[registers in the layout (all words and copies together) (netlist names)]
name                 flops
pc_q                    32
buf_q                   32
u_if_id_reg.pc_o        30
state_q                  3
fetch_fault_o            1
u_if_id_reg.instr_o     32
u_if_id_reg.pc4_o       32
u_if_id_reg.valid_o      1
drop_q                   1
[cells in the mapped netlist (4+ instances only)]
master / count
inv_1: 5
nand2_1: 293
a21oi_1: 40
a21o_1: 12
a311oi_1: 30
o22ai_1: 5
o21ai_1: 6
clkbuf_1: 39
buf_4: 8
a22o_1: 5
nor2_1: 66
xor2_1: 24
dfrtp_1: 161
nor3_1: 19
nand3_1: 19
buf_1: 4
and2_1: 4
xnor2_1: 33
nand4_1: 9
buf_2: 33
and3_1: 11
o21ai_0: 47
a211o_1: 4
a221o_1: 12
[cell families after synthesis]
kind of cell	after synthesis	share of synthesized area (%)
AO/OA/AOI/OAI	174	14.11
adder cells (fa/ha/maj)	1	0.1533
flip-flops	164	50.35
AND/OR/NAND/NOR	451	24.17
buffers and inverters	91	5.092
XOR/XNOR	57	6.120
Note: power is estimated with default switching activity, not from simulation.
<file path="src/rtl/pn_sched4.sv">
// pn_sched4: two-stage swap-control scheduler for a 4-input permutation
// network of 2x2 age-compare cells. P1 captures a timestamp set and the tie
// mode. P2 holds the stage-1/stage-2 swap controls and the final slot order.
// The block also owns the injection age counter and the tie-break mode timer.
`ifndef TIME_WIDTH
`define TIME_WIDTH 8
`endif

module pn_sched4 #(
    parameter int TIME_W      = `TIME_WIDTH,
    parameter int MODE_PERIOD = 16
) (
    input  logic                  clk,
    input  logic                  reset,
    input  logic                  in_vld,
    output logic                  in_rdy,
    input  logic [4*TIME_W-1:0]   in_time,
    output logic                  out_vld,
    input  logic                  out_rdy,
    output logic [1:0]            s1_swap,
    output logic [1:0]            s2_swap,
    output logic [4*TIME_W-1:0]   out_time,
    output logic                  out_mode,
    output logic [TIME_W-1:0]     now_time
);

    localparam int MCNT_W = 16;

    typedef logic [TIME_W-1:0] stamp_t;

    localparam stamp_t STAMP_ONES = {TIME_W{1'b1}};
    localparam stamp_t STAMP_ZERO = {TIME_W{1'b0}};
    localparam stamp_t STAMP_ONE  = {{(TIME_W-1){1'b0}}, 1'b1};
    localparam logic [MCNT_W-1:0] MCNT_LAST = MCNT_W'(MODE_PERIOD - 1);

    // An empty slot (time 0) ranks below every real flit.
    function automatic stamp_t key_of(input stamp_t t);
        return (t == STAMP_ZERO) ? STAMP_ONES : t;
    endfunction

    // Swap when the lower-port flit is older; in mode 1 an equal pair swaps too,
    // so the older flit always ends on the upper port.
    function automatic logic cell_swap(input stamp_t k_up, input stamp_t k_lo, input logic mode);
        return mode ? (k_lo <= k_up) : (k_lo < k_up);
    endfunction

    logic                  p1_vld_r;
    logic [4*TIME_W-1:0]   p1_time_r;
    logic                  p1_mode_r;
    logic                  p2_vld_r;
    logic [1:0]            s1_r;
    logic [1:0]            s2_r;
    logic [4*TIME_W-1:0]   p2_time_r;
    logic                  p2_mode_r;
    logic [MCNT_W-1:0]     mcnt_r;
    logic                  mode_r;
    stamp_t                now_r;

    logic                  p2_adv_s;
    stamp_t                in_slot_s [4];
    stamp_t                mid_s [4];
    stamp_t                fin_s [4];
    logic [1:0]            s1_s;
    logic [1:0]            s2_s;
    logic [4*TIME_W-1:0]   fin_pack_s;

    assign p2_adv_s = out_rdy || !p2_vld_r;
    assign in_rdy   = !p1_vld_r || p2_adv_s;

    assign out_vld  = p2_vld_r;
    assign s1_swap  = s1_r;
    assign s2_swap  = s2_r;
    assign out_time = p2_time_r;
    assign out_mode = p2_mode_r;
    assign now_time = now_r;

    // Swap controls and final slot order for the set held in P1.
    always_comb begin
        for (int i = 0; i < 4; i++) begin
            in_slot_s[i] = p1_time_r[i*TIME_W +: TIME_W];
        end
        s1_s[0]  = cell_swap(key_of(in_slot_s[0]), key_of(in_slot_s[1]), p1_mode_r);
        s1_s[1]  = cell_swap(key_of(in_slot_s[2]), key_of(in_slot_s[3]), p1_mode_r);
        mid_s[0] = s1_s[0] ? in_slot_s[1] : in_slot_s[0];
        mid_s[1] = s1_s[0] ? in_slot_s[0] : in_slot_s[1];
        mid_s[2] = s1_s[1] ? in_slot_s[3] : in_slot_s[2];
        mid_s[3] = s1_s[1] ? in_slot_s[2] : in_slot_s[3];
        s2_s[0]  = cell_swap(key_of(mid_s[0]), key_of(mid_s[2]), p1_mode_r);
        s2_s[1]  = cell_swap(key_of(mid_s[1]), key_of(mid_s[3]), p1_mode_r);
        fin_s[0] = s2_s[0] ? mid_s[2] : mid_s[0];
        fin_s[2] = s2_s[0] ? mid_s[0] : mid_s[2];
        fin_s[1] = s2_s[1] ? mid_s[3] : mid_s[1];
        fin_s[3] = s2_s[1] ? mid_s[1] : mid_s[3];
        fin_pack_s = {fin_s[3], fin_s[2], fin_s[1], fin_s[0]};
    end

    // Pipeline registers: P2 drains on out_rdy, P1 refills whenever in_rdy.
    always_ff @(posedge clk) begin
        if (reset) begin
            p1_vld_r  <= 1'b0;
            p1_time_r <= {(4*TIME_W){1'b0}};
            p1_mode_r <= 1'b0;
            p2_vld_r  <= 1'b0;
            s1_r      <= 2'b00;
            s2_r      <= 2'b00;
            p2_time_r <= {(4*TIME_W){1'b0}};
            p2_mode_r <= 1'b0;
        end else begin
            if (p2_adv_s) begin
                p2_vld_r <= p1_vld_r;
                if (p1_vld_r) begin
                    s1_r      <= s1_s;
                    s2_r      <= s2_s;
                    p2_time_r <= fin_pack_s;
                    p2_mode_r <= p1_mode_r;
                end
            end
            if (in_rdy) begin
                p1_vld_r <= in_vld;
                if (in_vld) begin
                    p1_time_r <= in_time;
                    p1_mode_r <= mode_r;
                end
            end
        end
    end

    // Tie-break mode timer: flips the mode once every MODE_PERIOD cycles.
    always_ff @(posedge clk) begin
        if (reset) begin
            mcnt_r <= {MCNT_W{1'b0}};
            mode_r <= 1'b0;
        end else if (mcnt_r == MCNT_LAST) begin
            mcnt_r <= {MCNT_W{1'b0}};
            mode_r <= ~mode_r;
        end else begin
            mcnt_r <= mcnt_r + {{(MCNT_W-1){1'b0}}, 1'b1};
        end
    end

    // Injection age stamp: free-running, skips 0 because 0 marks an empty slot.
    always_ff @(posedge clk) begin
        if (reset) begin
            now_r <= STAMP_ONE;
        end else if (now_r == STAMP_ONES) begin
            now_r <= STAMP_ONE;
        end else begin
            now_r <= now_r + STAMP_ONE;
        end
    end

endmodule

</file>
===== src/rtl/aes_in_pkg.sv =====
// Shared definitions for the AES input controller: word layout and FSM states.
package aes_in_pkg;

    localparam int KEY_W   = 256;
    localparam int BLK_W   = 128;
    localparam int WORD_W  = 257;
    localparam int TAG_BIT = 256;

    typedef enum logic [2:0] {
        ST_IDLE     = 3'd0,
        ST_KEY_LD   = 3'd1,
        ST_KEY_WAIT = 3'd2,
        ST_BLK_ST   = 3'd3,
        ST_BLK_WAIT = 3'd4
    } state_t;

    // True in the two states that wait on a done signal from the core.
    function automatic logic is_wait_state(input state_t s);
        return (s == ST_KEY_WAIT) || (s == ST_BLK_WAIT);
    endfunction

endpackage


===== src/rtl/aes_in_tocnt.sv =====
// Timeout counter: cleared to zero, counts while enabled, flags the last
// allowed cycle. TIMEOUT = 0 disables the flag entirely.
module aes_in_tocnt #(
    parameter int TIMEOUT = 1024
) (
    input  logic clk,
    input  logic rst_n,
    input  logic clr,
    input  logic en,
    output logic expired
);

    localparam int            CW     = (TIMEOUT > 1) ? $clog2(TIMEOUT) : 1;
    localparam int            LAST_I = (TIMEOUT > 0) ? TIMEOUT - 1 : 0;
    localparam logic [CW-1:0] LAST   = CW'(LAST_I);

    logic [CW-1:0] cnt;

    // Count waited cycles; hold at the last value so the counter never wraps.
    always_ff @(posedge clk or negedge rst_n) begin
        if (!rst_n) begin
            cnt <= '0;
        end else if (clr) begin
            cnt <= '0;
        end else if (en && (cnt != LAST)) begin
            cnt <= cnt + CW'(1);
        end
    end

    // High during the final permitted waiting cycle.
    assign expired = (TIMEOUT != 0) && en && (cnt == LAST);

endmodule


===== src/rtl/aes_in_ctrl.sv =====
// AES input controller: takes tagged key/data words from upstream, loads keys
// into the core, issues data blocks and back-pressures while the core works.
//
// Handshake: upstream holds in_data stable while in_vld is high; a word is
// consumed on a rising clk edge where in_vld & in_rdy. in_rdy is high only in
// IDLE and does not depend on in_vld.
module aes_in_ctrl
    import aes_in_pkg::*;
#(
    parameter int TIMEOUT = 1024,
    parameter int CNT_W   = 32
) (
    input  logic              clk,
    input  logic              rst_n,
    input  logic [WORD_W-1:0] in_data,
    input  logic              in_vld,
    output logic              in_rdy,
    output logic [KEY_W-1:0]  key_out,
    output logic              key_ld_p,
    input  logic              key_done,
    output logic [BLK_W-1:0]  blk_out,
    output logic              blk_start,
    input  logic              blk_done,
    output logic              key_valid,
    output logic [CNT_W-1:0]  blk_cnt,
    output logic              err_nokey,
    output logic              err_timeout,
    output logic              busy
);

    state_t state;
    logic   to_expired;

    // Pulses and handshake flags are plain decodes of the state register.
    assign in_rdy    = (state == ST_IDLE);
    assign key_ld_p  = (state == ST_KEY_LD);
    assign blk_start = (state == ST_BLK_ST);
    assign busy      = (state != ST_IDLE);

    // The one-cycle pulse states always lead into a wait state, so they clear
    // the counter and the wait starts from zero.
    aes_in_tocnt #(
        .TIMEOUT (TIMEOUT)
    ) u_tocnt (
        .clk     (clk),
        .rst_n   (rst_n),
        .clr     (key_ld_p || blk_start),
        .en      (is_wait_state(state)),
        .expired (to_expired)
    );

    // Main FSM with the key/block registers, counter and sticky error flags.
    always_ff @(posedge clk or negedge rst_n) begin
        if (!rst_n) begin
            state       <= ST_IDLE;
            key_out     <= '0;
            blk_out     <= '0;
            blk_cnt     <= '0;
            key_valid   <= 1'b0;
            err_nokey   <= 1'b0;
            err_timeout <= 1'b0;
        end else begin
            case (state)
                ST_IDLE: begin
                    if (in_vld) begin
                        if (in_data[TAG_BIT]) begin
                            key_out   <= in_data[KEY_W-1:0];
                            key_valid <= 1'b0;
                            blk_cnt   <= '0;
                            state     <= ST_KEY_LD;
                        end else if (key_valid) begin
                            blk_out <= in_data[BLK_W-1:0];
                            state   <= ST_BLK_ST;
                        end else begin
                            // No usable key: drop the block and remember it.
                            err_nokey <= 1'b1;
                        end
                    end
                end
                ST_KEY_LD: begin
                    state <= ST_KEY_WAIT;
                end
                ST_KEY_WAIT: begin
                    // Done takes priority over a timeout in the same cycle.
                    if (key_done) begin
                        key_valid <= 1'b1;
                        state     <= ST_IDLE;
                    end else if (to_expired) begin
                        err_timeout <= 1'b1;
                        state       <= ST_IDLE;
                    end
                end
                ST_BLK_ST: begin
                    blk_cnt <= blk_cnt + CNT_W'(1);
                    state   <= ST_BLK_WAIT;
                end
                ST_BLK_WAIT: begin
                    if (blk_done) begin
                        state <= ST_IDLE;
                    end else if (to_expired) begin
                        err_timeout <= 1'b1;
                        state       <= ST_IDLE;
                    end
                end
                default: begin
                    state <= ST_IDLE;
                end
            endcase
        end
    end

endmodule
◆ ◆ ◆ ◆ ◆
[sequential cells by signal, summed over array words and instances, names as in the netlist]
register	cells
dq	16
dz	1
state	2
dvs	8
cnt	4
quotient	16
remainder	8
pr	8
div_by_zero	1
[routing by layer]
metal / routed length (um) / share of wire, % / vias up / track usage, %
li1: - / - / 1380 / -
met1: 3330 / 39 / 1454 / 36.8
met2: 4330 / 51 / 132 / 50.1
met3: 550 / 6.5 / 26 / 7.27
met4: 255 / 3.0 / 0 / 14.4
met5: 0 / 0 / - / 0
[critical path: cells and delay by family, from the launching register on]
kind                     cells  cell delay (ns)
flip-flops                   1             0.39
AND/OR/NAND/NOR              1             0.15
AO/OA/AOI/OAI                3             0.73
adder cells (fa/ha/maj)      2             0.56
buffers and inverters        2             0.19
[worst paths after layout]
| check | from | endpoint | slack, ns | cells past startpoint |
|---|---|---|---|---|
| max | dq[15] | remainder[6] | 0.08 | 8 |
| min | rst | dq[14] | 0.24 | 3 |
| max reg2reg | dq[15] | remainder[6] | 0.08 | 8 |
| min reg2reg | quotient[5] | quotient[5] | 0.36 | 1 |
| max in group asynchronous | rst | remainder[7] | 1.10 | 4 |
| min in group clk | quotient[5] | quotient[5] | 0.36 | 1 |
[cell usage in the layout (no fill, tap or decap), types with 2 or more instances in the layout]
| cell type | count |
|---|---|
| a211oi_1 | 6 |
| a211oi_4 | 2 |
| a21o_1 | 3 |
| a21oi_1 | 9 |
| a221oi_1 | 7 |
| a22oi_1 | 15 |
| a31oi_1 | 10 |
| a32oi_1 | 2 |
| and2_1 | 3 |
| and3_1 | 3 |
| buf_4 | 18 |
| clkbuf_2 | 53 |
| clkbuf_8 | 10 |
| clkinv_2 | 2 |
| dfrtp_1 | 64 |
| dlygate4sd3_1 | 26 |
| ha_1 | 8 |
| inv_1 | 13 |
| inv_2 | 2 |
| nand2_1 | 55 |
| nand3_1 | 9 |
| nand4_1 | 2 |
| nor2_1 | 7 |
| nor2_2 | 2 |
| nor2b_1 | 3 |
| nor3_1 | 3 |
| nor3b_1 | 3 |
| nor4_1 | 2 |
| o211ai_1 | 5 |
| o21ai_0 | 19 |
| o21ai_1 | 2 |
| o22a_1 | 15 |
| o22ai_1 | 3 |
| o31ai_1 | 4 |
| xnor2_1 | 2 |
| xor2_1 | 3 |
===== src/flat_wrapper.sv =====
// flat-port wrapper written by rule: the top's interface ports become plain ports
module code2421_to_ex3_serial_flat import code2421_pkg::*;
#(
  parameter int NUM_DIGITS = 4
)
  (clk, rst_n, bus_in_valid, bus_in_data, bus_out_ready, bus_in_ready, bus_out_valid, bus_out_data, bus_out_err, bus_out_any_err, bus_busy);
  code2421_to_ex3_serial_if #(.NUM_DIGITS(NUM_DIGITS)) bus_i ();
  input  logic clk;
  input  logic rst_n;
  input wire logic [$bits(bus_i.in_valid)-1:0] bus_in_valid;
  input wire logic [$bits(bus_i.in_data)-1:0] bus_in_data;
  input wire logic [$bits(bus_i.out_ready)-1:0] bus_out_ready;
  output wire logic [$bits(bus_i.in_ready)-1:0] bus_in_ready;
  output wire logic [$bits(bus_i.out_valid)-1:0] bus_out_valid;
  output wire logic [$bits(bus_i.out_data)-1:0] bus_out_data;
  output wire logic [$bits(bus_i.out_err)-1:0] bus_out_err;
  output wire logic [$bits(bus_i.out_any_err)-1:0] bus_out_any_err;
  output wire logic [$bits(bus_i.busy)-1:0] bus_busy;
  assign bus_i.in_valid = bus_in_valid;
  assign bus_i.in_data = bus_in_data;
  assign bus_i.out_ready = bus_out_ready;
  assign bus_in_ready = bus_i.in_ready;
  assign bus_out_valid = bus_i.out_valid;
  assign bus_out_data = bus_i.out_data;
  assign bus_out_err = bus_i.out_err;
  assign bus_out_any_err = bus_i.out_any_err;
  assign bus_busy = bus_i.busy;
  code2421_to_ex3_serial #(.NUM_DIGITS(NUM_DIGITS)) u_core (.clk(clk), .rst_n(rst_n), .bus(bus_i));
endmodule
◆ ◆ ◆ ◆ ◆
Return every line of the data above in which "buffers" appears.

buffers and inverters	91	5.092
buffers and inverters        2             0.19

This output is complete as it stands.